### TASK BRIEF:
Could you print exactly the lines of the listing below, starting at the line that has "o21ai_0 (781), edfxtp_1" and ending at the line that has "wire_per_inst_um 26.5 \", and only those lines?
§
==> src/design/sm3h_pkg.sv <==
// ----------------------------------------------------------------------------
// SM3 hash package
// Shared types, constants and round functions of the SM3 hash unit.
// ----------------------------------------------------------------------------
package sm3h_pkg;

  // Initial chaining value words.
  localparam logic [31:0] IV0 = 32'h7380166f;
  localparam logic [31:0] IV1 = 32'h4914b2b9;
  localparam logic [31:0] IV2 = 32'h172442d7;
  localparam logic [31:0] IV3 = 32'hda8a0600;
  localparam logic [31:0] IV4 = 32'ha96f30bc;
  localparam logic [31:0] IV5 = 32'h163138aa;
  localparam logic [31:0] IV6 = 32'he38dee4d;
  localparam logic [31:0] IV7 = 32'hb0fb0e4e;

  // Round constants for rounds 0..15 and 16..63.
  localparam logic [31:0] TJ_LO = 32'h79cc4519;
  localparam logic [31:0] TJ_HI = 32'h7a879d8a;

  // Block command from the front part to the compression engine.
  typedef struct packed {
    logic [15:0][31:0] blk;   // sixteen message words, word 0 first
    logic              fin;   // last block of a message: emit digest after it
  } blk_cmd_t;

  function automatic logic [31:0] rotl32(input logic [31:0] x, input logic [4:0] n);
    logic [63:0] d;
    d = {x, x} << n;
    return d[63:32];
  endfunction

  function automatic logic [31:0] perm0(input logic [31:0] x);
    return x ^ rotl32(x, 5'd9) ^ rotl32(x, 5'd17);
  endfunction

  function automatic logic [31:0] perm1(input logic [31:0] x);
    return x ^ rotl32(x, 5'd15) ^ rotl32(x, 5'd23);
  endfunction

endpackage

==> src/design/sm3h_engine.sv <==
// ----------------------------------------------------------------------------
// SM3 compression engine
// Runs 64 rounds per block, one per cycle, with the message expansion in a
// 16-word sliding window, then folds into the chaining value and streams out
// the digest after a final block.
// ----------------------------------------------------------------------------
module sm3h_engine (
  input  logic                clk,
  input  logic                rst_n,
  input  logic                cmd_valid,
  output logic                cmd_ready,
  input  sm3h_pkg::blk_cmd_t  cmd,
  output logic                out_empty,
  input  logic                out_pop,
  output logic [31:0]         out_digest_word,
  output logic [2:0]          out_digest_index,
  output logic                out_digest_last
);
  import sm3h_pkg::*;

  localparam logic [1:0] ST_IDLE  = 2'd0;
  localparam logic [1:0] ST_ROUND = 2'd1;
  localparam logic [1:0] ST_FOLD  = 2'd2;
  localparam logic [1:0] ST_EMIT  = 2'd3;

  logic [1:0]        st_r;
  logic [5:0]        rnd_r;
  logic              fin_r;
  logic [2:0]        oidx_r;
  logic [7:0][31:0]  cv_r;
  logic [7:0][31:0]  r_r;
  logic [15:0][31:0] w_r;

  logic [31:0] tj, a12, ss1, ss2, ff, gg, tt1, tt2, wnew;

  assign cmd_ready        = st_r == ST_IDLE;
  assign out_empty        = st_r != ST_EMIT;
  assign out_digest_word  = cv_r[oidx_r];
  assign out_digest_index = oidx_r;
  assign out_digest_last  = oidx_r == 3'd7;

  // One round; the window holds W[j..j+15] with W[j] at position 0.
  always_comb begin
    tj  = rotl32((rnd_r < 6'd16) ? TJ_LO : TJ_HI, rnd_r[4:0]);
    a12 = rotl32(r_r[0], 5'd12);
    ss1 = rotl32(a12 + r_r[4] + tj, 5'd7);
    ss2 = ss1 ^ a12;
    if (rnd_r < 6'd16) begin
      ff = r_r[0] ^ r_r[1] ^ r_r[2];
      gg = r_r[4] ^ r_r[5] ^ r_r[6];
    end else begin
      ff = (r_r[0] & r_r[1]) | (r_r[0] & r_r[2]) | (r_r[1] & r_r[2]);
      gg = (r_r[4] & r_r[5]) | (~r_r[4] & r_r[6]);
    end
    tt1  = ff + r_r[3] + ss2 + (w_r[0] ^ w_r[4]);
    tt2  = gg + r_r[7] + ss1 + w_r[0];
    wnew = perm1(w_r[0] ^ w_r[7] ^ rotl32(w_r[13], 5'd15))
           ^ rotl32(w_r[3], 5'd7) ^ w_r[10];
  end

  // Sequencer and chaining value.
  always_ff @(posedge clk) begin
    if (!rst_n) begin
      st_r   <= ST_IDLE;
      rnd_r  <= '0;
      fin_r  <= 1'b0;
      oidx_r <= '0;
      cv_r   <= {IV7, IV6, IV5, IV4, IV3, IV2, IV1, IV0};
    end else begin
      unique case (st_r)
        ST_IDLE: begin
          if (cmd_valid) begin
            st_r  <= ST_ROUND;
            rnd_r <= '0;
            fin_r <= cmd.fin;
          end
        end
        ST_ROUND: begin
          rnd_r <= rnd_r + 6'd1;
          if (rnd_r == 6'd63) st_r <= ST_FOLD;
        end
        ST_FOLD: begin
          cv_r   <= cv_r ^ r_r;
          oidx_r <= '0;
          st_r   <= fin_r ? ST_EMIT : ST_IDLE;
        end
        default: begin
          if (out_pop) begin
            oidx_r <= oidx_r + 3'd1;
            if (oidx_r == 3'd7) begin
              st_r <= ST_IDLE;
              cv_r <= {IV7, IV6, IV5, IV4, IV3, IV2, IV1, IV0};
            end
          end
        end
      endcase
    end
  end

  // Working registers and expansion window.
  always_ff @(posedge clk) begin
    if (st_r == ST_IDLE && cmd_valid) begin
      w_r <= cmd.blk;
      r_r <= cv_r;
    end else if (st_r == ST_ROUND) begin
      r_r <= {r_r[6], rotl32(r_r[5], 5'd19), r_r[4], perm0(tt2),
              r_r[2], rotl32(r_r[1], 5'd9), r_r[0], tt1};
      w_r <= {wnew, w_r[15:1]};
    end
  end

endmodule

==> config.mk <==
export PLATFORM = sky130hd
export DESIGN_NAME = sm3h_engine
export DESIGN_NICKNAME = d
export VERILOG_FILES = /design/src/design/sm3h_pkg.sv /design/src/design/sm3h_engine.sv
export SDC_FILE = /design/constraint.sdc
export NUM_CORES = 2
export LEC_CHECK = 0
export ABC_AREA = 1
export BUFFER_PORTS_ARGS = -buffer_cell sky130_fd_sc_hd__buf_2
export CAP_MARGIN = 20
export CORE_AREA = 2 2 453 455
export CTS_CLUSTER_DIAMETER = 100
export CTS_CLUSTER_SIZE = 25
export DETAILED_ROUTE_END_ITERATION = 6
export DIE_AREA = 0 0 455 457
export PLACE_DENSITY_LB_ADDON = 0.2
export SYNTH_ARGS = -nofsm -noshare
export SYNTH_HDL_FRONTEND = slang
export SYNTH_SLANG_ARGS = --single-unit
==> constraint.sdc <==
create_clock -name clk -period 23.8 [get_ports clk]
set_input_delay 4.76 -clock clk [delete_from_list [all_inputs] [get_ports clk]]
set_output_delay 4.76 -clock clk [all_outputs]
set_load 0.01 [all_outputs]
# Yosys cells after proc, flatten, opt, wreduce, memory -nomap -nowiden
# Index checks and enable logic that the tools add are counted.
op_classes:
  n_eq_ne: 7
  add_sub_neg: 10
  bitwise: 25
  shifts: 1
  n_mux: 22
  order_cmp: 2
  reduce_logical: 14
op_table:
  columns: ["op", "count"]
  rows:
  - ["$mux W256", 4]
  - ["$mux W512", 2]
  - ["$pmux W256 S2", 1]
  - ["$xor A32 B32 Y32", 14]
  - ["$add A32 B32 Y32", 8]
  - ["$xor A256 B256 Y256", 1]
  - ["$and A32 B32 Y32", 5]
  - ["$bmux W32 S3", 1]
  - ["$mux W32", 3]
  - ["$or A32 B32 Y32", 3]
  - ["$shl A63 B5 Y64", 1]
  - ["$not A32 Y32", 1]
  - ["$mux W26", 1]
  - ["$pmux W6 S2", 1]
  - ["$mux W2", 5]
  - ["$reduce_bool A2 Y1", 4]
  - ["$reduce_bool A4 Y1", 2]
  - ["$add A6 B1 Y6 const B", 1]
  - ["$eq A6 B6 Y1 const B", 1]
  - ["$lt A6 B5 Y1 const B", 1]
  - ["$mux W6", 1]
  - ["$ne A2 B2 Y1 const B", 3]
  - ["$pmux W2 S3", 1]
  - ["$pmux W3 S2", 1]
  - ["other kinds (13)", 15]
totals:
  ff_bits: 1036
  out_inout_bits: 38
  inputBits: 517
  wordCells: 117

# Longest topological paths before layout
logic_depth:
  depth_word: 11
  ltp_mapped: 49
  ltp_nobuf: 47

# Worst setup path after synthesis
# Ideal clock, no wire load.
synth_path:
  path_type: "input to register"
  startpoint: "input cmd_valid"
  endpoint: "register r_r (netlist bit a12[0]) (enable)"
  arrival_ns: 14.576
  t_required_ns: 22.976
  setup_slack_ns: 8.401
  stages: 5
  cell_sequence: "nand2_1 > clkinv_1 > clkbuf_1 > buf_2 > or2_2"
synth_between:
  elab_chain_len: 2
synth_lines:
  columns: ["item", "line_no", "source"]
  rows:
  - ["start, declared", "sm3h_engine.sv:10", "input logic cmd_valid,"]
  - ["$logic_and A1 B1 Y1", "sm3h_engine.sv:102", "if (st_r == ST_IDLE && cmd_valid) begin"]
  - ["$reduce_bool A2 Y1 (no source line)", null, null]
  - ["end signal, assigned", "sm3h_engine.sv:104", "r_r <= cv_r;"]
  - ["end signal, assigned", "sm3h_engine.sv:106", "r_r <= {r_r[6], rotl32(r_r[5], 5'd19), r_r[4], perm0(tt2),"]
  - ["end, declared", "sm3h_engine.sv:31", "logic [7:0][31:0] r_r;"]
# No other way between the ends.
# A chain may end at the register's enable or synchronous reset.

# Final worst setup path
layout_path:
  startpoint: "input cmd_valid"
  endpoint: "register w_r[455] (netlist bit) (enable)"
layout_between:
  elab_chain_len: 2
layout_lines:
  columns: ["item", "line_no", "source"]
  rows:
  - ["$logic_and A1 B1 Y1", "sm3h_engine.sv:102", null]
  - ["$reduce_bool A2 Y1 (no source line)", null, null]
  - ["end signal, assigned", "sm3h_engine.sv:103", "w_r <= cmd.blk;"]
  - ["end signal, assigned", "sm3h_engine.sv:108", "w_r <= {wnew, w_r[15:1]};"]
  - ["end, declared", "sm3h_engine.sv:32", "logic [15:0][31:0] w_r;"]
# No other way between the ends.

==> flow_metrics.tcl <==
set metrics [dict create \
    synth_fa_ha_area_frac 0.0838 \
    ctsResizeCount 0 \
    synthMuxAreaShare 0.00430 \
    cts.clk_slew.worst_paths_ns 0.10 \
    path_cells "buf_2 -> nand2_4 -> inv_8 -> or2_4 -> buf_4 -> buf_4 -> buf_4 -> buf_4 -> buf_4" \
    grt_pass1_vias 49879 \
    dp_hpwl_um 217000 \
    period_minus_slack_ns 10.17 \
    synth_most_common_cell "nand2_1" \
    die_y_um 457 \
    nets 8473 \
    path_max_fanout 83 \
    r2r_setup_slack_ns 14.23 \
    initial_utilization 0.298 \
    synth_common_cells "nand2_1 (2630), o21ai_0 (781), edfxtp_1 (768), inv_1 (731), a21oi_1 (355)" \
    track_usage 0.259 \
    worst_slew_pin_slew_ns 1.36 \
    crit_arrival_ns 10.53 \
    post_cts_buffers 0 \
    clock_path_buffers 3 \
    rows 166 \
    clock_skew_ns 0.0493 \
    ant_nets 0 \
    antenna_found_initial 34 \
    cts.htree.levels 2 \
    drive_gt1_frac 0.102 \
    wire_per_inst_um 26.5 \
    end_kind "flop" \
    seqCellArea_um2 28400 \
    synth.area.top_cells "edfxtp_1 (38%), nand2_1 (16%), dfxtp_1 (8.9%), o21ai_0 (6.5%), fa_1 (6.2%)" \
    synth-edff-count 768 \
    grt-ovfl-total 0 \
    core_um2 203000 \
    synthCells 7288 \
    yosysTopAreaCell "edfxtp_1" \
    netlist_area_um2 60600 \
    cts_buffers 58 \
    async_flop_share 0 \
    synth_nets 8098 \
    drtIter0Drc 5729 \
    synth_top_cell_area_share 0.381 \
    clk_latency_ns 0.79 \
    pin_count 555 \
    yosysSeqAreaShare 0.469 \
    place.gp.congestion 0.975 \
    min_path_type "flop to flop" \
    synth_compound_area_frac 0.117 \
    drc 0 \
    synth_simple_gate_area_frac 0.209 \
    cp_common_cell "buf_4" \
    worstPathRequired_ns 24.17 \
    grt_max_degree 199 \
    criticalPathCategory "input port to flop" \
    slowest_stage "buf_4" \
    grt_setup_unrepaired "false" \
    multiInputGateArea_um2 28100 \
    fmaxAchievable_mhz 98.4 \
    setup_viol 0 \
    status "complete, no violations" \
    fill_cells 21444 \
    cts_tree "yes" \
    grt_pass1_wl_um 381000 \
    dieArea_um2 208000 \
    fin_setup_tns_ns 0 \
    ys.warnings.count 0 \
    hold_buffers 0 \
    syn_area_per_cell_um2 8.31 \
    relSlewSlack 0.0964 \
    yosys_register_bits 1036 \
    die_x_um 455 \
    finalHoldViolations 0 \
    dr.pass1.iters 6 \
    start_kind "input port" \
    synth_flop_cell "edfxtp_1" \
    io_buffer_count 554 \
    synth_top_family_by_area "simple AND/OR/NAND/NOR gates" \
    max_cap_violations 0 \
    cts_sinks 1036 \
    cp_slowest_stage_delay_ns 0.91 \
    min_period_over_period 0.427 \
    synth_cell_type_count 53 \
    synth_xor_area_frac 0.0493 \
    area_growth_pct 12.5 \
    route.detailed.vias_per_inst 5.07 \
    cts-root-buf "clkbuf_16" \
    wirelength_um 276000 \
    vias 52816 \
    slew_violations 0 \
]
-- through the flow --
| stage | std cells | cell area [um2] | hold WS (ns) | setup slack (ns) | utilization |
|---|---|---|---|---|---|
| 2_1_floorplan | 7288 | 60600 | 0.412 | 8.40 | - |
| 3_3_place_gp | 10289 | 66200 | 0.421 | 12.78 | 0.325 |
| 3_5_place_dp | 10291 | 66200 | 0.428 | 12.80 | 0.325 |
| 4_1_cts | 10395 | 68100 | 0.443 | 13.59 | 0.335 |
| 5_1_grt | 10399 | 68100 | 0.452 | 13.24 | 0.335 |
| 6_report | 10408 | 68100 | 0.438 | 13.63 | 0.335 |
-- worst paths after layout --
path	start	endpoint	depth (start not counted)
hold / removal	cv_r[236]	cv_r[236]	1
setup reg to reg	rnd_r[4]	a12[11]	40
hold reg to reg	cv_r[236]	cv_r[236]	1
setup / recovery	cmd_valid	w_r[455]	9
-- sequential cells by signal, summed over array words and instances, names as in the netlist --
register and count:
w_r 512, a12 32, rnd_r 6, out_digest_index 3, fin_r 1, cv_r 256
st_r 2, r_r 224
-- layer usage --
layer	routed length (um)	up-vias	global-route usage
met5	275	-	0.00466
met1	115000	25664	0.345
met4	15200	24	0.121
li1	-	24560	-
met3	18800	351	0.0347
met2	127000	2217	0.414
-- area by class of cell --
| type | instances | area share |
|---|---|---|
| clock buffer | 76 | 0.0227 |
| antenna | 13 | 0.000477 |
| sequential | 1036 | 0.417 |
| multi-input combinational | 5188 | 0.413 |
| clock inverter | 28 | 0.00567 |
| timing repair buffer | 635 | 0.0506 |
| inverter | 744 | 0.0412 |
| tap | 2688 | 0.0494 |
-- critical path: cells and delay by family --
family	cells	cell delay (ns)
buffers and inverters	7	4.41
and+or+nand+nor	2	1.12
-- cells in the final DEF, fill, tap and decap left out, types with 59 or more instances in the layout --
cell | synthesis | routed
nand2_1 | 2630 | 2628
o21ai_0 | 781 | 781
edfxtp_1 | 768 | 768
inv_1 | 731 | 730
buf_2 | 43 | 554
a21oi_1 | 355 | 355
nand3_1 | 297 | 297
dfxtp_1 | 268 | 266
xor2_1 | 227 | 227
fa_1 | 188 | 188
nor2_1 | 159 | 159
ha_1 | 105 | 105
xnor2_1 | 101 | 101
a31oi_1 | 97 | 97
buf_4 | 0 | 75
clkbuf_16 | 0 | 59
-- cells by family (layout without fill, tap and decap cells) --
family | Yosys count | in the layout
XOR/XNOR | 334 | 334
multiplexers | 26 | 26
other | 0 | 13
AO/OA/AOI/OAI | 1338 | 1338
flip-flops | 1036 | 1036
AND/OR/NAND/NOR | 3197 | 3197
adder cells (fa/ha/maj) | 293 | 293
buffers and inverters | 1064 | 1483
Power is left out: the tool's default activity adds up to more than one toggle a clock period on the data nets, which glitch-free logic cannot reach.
§
### PROBLEM SOLUTION:
    synth_common_cells "nand2_1 (2630), o21ai_0 (781), edfxtp_1 (768), inv_1 (731), a21oi_1 (355)" \
    track_usage 0.259 \
    worst_slew_pin_slew_ns 1.36 \
    crit_arrival_ns 10.53 \
    post_cts_buffers 0 \
    clock_path_buffers 3 \
    rows 166 \
    clock_skew_ns 0.0493 \
    ant_nets 0 \
    antenna_found_initial 34 \
    cts.htree.levels 2 \
    drive_gt1_frac 0.102 \
    wire_per_inst_um 26.5 \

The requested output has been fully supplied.